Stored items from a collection

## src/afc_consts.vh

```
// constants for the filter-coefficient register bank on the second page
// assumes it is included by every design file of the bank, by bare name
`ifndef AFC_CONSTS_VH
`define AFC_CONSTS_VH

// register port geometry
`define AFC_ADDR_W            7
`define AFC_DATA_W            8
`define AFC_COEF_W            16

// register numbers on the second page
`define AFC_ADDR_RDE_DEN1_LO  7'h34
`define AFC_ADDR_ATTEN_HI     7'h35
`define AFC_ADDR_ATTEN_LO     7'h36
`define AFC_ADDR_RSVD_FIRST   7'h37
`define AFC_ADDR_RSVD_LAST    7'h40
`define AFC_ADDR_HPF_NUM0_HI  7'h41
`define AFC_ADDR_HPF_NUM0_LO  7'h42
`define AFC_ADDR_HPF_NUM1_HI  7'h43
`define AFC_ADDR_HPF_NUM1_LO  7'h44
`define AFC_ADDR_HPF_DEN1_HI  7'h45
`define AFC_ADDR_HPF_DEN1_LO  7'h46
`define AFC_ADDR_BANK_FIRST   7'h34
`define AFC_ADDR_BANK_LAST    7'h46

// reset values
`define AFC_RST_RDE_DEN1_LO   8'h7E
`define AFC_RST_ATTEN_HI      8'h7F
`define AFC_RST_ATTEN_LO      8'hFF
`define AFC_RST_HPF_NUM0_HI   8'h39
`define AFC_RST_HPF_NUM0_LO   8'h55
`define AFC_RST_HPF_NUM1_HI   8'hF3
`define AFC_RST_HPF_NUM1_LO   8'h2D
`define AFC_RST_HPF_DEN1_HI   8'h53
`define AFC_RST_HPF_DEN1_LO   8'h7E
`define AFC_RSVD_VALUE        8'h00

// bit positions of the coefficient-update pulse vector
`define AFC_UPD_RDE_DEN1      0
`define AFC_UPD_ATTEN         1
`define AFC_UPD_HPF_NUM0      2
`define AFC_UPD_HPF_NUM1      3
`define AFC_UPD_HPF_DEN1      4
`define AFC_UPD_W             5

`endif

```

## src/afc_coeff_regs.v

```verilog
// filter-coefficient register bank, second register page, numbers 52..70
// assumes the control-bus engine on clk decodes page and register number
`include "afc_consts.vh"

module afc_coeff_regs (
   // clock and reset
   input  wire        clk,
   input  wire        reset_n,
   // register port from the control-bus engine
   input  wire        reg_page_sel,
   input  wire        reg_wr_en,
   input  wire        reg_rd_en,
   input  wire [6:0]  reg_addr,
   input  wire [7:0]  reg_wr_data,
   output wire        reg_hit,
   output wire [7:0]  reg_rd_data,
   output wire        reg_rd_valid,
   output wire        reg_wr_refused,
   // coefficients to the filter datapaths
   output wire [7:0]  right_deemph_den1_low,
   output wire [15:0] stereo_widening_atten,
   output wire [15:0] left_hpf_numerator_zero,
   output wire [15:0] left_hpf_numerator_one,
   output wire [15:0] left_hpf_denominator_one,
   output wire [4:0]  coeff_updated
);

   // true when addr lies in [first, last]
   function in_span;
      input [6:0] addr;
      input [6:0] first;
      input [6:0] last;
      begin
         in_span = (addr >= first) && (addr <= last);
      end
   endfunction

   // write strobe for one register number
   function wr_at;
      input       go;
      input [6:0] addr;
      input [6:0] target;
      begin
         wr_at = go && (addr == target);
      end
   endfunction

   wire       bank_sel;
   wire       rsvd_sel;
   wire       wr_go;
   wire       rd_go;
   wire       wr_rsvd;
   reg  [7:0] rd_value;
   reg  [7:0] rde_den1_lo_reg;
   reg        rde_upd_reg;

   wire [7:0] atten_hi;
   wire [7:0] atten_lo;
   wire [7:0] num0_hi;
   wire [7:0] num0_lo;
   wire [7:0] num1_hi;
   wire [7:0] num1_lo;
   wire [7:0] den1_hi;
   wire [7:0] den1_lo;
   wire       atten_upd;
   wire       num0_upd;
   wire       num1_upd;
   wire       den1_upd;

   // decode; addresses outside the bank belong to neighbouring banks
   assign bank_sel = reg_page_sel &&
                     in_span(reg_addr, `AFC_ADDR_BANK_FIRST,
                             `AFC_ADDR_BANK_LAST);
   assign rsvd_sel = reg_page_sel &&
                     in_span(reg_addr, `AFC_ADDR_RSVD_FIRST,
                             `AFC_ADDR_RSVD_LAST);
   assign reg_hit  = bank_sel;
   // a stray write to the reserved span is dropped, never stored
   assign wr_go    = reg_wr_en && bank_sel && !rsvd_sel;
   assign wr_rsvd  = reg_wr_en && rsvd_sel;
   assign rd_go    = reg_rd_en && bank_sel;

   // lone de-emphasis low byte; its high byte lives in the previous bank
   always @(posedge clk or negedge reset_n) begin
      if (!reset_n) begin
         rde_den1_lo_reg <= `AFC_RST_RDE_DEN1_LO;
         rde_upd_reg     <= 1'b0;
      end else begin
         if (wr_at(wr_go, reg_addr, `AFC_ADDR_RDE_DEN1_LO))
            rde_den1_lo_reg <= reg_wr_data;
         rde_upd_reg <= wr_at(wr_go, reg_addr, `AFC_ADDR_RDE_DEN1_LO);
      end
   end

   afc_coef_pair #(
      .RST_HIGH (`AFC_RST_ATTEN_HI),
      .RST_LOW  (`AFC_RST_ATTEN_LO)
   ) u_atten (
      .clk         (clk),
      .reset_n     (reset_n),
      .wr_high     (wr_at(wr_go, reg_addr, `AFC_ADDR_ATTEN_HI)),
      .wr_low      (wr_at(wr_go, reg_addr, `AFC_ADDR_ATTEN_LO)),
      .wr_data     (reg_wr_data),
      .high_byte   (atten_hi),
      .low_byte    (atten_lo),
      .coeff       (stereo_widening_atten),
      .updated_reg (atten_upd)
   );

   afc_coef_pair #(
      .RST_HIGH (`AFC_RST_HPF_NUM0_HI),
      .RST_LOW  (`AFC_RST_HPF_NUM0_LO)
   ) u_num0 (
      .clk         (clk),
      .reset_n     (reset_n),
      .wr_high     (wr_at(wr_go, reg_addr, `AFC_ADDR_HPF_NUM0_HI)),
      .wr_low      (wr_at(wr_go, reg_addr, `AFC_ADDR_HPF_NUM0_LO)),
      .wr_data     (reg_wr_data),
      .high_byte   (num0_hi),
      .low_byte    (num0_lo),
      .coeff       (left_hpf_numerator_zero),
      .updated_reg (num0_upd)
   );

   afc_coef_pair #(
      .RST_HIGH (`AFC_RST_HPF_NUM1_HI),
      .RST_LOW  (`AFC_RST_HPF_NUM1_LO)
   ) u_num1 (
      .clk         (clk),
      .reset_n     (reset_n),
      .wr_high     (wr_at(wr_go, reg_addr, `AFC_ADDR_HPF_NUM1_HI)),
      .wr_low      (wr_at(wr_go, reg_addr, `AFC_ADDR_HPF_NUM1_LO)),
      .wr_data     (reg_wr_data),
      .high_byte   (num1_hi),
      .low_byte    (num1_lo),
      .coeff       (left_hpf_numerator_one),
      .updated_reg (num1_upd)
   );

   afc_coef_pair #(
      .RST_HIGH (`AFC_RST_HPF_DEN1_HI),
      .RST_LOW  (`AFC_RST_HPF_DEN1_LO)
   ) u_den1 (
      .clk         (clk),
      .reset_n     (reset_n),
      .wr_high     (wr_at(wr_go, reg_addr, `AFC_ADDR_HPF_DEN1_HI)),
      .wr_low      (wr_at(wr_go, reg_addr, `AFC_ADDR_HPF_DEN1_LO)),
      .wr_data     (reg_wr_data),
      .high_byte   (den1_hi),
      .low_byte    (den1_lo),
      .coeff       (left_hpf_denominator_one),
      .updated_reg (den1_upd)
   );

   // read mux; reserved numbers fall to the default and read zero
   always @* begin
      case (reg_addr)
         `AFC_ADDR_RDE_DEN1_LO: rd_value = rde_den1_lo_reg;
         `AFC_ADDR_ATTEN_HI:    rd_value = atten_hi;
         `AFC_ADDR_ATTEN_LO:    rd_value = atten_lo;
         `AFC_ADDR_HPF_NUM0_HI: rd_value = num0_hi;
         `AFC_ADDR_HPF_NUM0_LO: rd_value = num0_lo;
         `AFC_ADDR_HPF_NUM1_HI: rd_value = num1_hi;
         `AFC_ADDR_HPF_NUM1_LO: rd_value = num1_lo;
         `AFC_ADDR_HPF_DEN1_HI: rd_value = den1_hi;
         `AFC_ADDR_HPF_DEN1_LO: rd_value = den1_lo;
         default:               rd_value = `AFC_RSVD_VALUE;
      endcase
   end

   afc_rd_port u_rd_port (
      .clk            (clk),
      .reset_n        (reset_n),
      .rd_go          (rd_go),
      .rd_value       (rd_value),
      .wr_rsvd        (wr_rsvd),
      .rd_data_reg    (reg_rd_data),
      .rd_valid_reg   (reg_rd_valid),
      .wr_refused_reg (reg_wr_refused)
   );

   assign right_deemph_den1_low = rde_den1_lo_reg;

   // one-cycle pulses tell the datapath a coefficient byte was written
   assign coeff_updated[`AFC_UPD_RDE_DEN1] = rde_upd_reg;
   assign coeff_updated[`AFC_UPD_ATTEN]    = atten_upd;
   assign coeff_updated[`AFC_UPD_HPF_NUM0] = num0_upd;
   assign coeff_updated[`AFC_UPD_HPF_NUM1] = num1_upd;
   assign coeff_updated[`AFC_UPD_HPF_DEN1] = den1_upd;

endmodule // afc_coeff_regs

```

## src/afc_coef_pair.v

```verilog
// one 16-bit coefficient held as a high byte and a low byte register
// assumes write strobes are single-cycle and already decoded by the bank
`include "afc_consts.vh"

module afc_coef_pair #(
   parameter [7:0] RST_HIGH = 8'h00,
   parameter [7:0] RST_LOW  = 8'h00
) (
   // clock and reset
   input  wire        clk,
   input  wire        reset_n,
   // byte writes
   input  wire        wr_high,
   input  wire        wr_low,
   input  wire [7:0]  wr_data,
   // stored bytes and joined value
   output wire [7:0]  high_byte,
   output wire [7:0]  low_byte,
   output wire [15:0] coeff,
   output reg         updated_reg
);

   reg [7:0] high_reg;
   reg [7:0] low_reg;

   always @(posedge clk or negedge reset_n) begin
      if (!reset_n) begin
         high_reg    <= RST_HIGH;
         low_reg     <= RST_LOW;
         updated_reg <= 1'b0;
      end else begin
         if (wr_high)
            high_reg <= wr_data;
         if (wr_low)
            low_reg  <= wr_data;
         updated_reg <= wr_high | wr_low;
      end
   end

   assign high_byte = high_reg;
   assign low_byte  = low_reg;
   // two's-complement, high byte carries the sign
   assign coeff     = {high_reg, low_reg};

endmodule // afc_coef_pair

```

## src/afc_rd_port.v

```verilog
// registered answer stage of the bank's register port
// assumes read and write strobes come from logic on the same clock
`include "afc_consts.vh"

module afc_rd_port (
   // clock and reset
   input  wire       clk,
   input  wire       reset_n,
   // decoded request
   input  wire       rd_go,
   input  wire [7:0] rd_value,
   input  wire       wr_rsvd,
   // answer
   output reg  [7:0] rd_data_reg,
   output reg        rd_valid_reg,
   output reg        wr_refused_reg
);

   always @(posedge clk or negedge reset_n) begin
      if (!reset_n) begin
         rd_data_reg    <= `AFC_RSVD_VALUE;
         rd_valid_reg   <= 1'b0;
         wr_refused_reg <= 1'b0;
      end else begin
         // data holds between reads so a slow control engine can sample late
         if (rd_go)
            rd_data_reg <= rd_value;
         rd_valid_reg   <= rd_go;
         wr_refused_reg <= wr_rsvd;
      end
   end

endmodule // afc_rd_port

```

- **TASK DIRECTIONS**
Copy each line of the records that contains the word "endmodule".

- **OUTPUT OF THE TASK**
endmodule // afc_coeff_regs
endmodule // afc_coef_pair
endmodule // afc_rd_port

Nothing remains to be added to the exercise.